+++ Supplied material

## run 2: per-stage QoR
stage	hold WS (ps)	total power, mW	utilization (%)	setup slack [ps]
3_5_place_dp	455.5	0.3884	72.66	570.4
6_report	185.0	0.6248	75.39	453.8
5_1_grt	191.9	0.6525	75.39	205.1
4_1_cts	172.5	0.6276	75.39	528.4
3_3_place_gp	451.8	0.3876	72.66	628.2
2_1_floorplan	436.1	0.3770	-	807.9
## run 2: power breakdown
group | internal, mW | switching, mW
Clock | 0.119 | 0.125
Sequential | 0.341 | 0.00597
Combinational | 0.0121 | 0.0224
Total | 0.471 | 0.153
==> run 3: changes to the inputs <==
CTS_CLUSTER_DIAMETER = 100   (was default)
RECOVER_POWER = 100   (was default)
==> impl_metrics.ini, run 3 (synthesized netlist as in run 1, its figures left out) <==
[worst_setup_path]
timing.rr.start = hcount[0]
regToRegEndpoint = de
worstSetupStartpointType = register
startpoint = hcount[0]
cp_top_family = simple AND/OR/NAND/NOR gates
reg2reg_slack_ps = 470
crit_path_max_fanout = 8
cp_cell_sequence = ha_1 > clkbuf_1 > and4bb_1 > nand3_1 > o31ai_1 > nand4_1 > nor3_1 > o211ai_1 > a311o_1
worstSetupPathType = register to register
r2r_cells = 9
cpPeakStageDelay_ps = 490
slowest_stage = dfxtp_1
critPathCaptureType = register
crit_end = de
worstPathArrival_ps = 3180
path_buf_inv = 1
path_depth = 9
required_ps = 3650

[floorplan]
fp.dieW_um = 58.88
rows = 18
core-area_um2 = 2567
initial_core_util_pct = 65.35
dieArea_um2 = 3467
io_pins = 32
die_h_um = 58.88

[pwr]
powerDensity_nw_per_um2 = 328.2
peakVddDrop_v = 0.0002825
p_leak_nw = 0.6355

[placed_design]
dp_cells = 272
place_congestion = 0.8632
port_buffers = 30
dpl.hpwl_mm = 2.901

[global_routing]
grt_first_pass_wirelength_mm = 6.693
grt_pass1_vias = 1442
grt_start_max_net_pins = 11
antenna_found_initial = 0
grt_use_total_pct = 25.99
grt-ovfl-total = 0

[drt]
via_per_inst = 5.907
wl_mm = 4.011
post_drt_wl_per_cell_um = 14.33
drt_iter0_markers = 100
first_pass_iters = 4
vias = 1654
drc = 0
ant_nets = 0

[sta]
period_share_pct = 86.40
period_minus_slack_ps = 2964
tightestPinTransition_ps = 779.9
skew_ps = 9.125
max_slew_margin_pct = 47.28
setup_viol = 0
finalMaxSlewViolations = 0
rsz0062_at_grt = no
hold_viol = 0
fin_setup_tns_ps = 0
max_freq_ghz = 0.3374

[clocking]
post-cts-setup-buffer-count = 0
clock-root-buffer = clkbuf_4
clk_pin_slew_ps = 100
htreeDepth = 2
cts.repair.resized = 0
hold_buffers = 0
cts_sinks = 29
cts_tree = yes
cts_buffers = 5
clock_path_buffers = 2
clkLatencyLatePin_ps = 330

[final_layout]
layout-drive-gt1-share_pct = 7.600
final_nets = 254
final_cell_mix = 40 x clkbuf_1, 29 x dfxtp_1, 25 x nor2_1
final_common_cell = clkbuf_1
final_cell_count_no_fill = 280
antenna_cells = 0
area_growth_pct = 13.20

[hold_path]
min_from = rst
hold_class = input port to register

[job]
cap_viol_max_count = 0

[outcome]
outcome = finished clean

++++++
+++ Supplied material

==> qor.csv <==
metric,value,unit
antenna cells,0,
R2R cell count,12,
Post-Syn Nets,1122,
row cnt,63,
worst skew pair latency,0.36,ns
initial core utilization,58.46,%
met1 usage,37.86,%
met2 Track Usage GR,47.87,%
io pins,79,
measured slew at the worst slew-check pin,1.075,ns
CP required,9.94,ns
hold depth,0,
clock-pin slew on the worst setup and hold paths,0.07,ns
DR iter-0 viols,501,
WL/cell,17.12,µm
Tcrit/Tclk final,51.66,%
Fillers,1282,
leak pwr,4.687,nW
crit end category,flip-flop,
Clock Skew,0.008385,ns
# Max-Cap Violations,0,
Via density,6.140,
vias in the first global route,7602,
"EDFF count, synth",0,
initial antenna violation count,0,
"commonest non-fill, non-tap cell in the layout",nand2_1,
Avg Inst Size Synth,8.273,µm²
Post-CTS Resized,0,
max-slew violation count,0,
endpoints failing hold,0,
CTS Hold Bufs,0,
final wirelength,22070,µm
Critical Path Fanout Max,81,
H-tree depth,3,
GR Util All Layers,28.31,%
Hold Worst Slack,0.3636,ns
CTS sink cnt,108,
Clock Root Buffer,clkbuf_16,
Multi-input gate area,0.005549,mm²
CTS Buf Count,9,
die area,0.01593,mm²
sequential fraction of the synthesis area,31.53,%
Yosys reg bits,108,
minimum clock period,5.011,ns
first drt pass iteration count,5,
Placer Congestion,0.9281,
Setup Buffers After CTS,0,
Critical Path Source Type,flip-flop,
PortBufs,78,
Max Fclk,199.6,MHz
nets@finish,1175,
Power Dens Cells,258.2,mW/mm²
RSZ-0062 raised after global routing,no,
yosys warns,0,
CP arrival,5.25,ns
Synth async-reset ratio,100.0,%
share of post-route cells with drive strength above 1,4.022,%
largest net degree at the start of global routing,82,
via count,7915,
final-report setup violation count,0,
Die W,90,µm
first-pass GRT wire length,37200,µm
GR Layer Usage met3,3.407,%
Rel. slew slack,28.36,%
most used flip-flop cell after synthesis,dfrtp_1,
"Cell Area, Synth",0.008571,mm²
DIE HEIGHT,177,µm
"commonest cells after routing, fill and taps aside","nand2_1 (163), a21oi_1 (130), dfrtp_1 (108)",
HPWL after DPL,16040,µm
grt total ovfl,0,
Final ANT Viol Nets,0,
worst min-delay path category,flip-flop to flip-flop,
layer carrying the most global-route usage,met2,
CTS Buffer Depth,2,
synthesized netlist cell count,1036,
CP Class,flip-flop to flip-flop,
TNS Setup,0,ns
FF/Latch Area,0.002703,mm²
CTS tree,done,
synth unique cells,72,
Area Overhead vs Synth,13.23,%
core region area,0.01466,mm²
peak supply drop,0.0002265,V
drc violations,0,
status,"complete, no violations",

++++++
+++ Supplied material

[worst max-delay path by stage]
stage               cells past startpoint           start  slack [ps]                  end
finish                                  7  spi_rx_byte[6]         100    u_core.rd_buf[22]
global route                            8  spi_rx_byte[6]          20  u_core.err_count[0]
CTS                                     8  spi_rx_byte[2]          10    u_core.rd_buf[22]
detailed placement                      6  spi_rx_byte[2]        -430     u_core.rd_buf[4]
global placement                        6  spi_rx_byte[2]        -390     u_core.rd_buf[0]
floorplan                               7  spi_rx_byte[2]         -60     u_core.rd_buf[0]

++++++

What the task requires – Output, from the data above, the lines from the line with "worstSetupPathType = register to register" to the line with "powerDensity_nw_per_um2 = 328.2" exactly as they stand, both ends included and nothing else.

Answer below –
worstSetupPathType = register to register
r2r_cells = 9
cpPeakStageDelay_ps = 490
slowest_stage = dfxtp_1
critPathCaptureType = register
crit_end = de
worstPathArrival_ps = 3180
path_buf_inv = 1
path_depth = 9
required_ps = 3650

[floorplan]
fp.dieW_um = 58.88
rows = 18
core-area_um2 = 2567
initial_core_util_pct = 65.35
dieArea_um2 = 3467
io_pins = 32
die_h_um = 58.88

[pwr]
powerDensity_nw_per_um2 = 328.2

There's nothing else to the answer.